DIRECTIONS: The answer must consist only of the lines from the line with "1560 um^2 |" to the line with "7.10 um^2 |", both included, exactly as they stand below.

GIVEN INFORMATION:
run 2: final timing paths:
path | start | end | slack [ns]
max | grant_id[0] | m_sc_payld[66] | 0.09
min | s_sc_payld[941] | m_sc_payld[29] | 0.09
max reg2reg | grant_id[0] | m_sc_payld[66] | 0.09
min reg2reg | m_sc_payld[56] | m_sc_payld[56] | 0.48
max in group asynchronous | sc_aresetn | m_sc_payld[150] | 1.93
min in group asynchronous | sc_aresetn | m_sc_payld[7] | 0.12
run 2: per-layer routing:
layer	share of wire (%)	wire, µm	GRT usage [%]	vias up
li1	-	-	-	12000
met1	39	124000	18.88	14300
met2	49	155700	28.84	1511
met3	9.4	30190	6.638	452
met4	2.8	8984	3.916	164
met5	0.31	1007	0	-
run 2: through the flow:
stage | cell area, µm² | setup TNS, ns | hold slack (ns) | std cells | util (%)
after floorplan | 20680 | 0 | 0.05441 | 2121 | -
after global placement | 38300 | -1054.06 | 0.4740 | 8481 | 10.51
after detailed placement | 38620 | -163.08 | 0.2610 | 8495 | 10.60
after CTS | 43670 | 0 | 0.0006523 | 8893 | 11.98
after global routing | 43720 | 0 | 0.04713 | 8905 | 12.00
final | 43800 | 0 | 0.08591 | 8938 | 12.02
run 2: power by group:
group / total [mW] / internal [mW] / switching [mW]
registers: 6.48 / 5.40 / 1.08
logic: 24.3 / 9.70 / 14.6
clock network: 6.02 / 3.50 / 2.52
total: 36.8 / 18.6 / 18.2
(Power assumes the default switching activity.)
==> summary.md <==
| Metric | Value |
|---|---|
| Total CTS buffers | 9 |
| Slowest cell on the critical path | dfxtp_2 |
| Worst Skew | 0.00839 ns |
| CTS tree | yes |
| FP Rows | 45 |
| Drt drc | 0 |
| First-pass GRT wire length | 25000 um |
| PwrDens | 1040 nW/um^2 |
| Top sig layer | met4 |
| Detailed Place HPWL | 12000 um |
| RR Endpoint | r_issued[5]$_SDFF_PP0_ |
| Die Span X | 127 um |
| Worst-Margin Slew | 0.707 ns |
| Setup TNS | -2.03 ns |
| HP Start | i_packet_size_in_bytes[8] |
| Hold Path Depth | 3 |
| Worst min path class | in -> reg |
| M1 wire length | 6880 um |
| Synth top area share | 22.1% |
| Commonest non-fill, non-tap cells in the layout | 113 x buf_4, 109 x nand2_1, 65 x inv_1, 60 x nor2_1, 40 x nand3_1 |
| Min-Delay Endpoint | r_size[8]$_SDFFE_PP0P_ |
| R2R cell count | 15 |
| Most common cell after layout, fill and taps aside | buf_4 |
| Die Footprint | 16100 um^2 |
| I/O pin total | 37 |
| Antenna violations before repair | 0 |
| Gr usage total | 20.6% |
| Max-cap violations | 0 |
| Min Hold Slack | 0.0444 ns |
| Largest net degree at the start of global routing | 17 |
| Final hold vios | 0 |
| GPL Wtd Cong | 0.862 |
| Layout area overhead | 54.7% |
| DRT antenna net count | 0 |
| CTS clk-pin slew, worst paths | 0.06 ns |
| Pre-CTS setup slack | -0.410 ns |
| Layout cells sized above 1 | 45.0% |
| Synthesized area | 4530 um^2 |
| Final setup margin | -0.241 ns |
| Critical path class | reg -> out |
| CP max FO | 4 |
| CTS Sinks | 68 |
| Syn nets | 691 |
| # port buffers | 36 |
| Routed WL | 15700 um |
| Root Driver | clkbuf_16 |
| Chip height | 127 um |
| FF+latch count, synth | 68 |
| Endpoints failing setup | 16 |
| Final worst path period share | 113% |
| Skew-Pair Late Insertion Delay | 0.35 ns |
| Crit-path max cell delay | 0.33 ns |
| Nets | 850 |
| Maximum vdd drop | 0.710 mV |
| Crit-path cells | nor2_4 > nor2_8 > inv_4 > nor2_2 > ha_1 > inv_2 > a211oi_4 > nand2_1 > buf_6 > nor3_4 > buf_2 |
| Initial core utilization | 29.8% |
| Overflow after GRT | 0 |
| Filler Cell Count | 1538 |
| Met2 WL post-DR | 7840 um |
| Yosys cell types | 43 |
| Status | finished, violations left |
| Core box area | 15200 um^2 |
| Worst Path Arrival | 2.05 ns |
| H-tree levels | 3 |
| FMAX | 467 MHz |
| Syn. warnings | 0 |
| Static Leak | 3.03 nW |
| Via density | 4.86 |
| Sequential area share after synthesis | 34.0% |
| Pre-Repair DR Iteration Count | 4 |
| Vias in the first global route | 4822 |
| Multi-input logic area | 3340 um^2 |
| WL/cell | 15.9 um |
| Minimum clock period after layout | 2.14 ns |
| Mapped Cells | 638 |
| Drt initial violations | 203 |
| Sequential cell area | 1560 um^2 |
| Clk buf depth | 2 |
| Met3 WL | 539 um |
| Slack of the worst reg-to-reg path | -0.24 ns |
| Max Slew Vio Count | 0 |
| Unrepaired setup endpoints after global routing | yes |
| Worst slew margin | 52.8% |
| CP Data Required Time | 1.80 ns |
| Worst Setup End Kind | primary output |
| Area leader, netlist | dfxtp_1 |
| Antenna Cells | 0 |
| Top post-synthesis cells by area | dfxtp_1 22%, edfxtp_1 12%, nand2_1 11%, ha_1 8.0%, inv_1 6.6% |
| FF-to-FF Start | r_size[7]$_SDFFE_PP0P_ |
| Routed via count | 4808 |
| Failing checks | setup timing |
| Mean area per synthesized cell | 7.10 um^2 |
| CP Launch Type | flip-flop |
File: config.mk
export PLATFORM = sky130hd
export DESIGN_NAME = ui_input_conditioner
export DESIGN_NICKNAME = d
export VERILOG_FILES = /design/src/rtl/ui_input_conditioner.sv
export SDC_FILE = /design/constraint.sdc
export NUM_CORES = 1
export LEC_CHECK = 0
export ABC_AREA = 1
export BUFFER_PORTS_ARGS = -buffer_cell sky130_fd_sc_hd__buf_2
export CAP_MARGIN = 20
export CORE_UTILIZATION = 48
export DETAILED_ROUTE_END_ITERATION = 8
export SETUP_SLACK_MARGIN = 0.15
export SYNTH_ARGS = -nofsm -noshare
export SYNTH_HDL_FRONTEND = slang
export SYNTH_SLANG_ARGS = --single-unit
export TNS_END_PERCENT = 100
File: constraint.sdc
create_clock -name clk -period 2.87 [get_ports clk]
set_clock_uncertainty 0.2 [all_clocks]
set_input_delay 0.574 -clock clk [delete_from_list [all_inputs] [get_ports clk]]
set_output_delay 0.574 -clock clk [all_outputs]
set_load 0.02 [all_outputs]
## src/rtl/shl_result_stage_pkg.sv

```systemverilog
`default_nettype none
// ============================================================================
//  Module      : shl_result_stage_pkg
//  Description : Shared constants and state encoding for the SHL result
//                capture stage and its helper blocks.
//  Revision    : 1.0 - initial release
// ============================================================================
package shl_result_stage_pkg;

   // Default widths: operand/result width and overflow counter width
   localparam int C_DEF_DATAWIDTH = 2;
   localparam int C_DEF_CNTWIDTH  = 8;

   // Skid buffer occupancy encoding
   localparam logic [1:0] ST_EMPTY = 2'd0;
   localparam logic [1:0] ST_ONE   = 2'd1;
   localparam logic [1:0] ST_TWO   = 2'd2;

   // Enumerated view of the occupancy, tied to the encoding above
   typedef enum logic [1:0] {
      S_EMPTY = ST_EMPTY,
      S_ONE   = ST_ONE,
      S_TWO   = ST_TWO
   } state_t;

endpackage : shl_result_stage_pkg
`default_nettype wire

```

## src/rtl/shl_ovf_detect.sv

```systemverilog
`default_nettype none
// ============================================================================
//  Module      : shl_ovf_detect
//  Description : Combinational left-shift overflow detector. Flags when any
//                set bit of a is pushed past the MSB by a << sh_amt. The
//                shift amount is treated as a full-width unsigned value.
//  Revision    : 1.0 - initial release
// ============================================================================
module shl_ovf_detect #(
   parameter int DATAWIDTH = 2
) (
   input  logic [DATAWIDTH-1:0] a,
   input  logic [DATAWIDTH-1:0] sh_amt,
   output logic                 ovf
);

   // Bit i of a leaves the word once sh_amt >= DATAWIDTH - i. Building a
   // per-bit "lost" mask avoids a variable shifter and naturally covers
   // sh_amt = 0 (nothing lost) and sh_amt >= DATAWIDTH (everything lost).
   logic [DATAWIDTH-1:0] w_lost_mask;
   logic [DATAWIDTH:0]   w_sh_ext;

   assign w_sh_ext = {1'b0, sh_amt};

   genvar i;
   generate
      for (i = 0; i < DATAWIDTH; i++) begin : g_lost_bit
         assign w_lost_mask[i] = (w_sh_ext >= (DATAWIDTH+1)'(DATAWIDTH - i));
      end
   endgenerate

   // Overflow when any nonzero bit of a falls inside the lost region
   assign ovf = |(a & w_lost_mask);

endmodule : shl_ovf_detect
`default_nettype wire

```

## src/rtl/shl_result_stage.sv

```systemverilog
`default_nettype none
// ============================================================================
//  Module      : shl_result_stage
//  Description : Registered valid/ready capture stage behind a combinational
//                SHL. Buffers up to two beats (main + skid register), tags
//                each with a left-shift overflow flag and counts delivered
//                overflow beats in a saturating counter.
//  Revision    : 1.0 - initial release
// ============================================================================
module shl_result_stage
   import shl_result_stage_pkg::*;
#(
   parameter int DATAWIDTH = C_DEF_DATAWIDTH,
   parameter int CNTWIDTH  = C_DEF_CNTWIDTH
) (
   input  logic                 Clk,
   input  logic                 Rst,
   input  logic                 in_valid,
   output logic                 in_ready,
   input  logic [DATAWIDTH-1:0] a,
   input  logic [DATAWIDTH-1:0] sh_amt,
   input  logic [DATAWIDTH-1:0] d,
   output logic                 out_valid,
   input  logic                 out_ready,
   output logic [DATAWIDTH-1:0] out_data,
   output logic                 out_ovf,
   input  logic                 clr_cnt,
   output logic [CNTWIDTH-1:0]  ovf_count
);

   // ------------------------------------------------------------------
   // Registers
   // ------------------------------------------------------------------
   state_t                r_state;
   logic                  r_in_ready;
   logic                  r_out_valid;
   logic [DATAWIDTH-1:0]  r_out_data;
   logic                  r_out_ovf;
   logic [DATAWIDTH-1:0]  r_skid_data;
   logic                  r_skid_ovf;
   logic [CNTWIDTH-1:0]   r_ovf_count;

   // ------------------------------------------------------------------
   // Combinational controls
   // ------------------------------------------------------------------
   logic                  w_ovf;
   logic                  w_in_fire;
   logic                  w_out_fire;
   state_t                w_state_nxt;
   logic                  w_in_ready_nxt;
   logic                  w_out_valid_nxt;
   logic                  w_load_main_in;
   logic                  w_load_main_skid;
   logic                  w_load_skid;
   logic                  w_cnt_sat;

   // Overflow flag of the beat currently offered upstream
   shl_ovf_detect #(
      .DATAWIDTH (DATAWIDTH)
   ) u_ovf_detect (
      .a      (a),
      .sh_amt (sh_amt),
      .ovf    (w_ovf)
   );

   assign w_in_fire  = in_valid & r_in_ready;
   assign w_out_fire = r_out_valid & out_ready;
   assign w_cnt_sat  = &r_ovf_count;

   // Next-state and register-load decode for the two-entry skid buffer
   always_comb begin
      w_state_nxt      = r_state;
      w_in_ready_nxt   = r_in_ready;
      w_out_valid_nxt  = r_out_valid;
      w_load_main_in   = 1'b0;
      w_load_main_skid = 1'b0;
      w_load_skid      = 1'b0;
      case (r_state)
         S_EMPTY: begin
            if (w_in_fire) begin
               w_load_main_in  = 1'b1;
               w_out_valid_nxt = 1'b1;
               w_state_nxt     = S_ONE;
            end
         end
         S_ONE: begin
            if (w_in_fire && w_out_fire) begin
               // Pass-through: new beat replaces the one leaving
               w_load_main_in = 1'b1;
            end else if (w_in_fire) begin
               // Consumer stalled: park the new beat and stop upstream
               w_load_skid    = 1'b1;
               w_in_ready_nxt = 1'b0;
               w_state_nxt    = S_TWO;
            end else if (w_out_fire) begin
               w_out_valid_nxt = 1'b0;
               w_state_nxt     = S_EMPTY;
            end
         end
         S_TWO: begin
            // in_ready is low here, so only the output side can move
            if (w_out_fire) begin
               w_load_main_skid = 1'b1;
               w_in_ready_nxt   = 1'b1;
               w_state_nxt      = S_ONE;
            end
         end
         default: begin
            w_state_nxt     = S_EMPTY;
            w_in_ready_nxt  = 1'b1;
            w_out_valid_nxt = 1'b0;
         end
      endcase
   end

   // State and handshake flag registers
   always_ff @(posedge Clk) begin
      if (Rst) begin
         r_state     <= S_EMPTY;
         r_in_ready  <= 1'b1;
         r_out_valid <= 1'b0;
      end else begin
         r_state     <= w_state_nxt;
         r_in_ready  <= w_in_ready_nxt;
         r_out_valid <= w_out_valid_nxt;
      end
   end

   // Main (output) register: loads from upstream or drains the skid entry
   always_ff @(posedge Clk) begin
      if (Rst) begin
         r_out_data <= '0;
         r_out_ovf  <= 1'b0;
      end else if (w_load_main_in) begin
         r_out_data <= d;
         r_out_ovf  <= w_ovf;
      end else if (w_load_main_skid) begin
         r_out_data <= r_skid_data;
         r_out_ovf  <= r_skid_ovf;
      end
   end

   // Skid register: holds the second beat while the consumer is stalled
   always_ff @(posedge Clk) begin
      if (Rst) begin
         r_skid_data <= '0;
         r_skid_ovf  <= 1'b0;
      end else if (w_load_skid) begin
         r_skid_data <= d;
         r_skid_ovf  <= w_ovf;
      end
   end

   // Saturating count of delivered overflow beats; clear has priority
   always_ff @(posedge Clk) begin
      if (Rst) begin
         r_ovf_count <= '0;
      end else if (clr_cnt) begin
         r_ovf_count <= '0;
      end else if (w_out_fire && r_out_ovf && !w_cnt_sat) begin
         r_ovf_count <= r_ovf_count + CNTWIDTH'(1);
      end
   end

   assign in_ready  = r_in_ready;
   assign out_valid = r_out_valid;
   assign out_data  = r_out_data;
   assign out_ovf   = r_out_ovf;
   assign ovf_count = r_ovf_count;

endmodule : shl_result_stage
`default_nettype wire

```

## config.mk

```make
export PLATFORM = sky130hd
export DESIGN_NAME = shl_result_stage
export DESIGN_NICKNAME = d
export VERILOG_FILES = /design/src/rtl/shl_result_stage_pkg.sv /design/src/rtl/shl_ovf_detect.sv /design/src/rtl/shl_result_stage.sv
export SDC_FILE = /design/constraint.sdc
export NUM_CORES = 1
export LEC_CHECK = 0
export ABC_AREA = 1
export BUFFER_PORTS_ARGS = -buffer_cell sky130_fd_sc_hd__buf_2
export CORE_MARGIN = 5
export CORE_UTILIZATION = 35
export DETAILED_ROUTE_END_ITERATION = 16
export PLACE_DENSITY = 0.58
export RECOVER_POWER = 50
export SKIP_LAST_GASP = 1
export SYNTH_ARGS = -nofsm -noshare
export SYNTH_HDL_FRONTEND = slang
export SYNTH_HIERARCHICAL = 1
export SYNTH_SLANG_ARGS = --single-unit
```

## constraint.sdc

```tcl
create_clock -name Clk -period 1.35 [get_ports Clk]
set_input_delay 0.2025 -clock Clk [delete_from_list [all_inputs] [get_ports Clk]]
set_output_delay 0.2025 -clock Clk [all_outputs]
set_load 0.05 [all_outputs]
```

==> results of run 1 <==
what timing repair did:
| action | CTS | global route |
|---|---|---|
| gates resized for setup | 0 | 2 |
| endpoints found under the hold margin | 0 | 0 |
| setup endpoints to repair | 0 | 4 |
through the flow:
stage                     setup slack (ns)  instance area (um^2)  util (%)  power [mW]
after floorplan                     0.0182                   987         -       0.791
after global placement               0.150                  1140      42.0       0.852
after detailed placement             0.108                  1140      42.0       0.855
after CTS                           0.0771                  1170      43.3        1.19
after global routing                0.0166                  1180      43.5        1.24
final                                0.129                  1180      43.5        1.17
state kept, by name, indices dropped and copies added (netlist names):
signal and cells:
in_ready 1, out_ovf 1, ovf_count 8, out_data 2
r_state 2, r_skid_data 2, r_skid_ovf 1, out_valid 1
final timing paths:
path / start / endpoint / depth (start not counted)
max: ovf_count[4] / ovf_count[4] / 1
min: d[1] / out_data[1] / 3
max reg2reg: ovf_count[0] / ovf_count[3] / 7
min reg2reg: in_ready / in_ready / 2
where the power goes:
group          leakage, nW  internal (mW)  switching, mW
sequential           0.150          0.560         0.0238
combinational        0.376         0.0711          0.187
clock               0.0210          0.164          0.159
total                0.548          0.795          0.370
cells by family (layout without fill, tap and decap cells):
logic type	Yosys count	count (layout)	share of synthesized area [%]
AND/OR/NAND/NOR	83	83	39.7
AO/OA/AOI/OAI	22	22	11.5
buffers and inverters	20	46	7.73
flip-flops	18	18	37.1
XOR/XNOR	3	3	2.71
adder cells (fa/ha/maj)	1	1	1.29
metal layers:
layer	vias up	track usage, %	share of wire, %
met5	-	0	0
met3	2	2.34	4.8
met4	0	3.98	0.77
met1	440	13.1	43
li1	512	-	-
met2	17	20.1	51
cells in the final DEF, fill, tap and decap left out, types with 6 or more instances in the layout:
cell type,netlist,final
nand2_1,43,43
dfxtp_2,0,7
a21oi_1,13,13
buf_2,0,12
clkbuf_2,0,11
nor2_1,23,23
nand3_1,6,6
inv_1,17,17
dfxtp_1,18,9
o21ai_0,7,7
cell type report:
cell class / count / share of cell area [%]
Multi-Input combinational cell: 109 / 45.6
Clock buffer: 4 / 3.08
Timing Repair Buffer: 23 / 9.77
Sequential cell: 18 / 32.0
Tap cell: 31 / 3.29
Inverter: 19 / 6.26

ANSWER:
| Sequential cell area | 1560 um^2 |
| Clk buf depth | 2 |
| Met3 WL | 539 um |
| Slack of the worst reg-to-reg path | -0.24 ns |
| Max Slew Vio Count | 0 |
| Unrepaired setup endpoints after global routing | yes |
| Worst slew margin | 52.8% |
| CP Data Required Time | 1.80 ns |
| Worst Setup End Kind | primary output |
| Area leader, netlist | dfxtp_1 |
| Antenna Cells | 0 |
| Top post-synthesis cells by area | dfxtp_1 22%, edfxtp_1 12%, nand2_1 11%, ha_1 8.0%, inv_1 6.6% |
| FF-to-FF Start | r_size[7]$_SDFFE_PP0P_ |
| Routed via count | 4808 |
| Failing checks | setup timing |
| Mean area per synthesized cell | 7.10 um^2 |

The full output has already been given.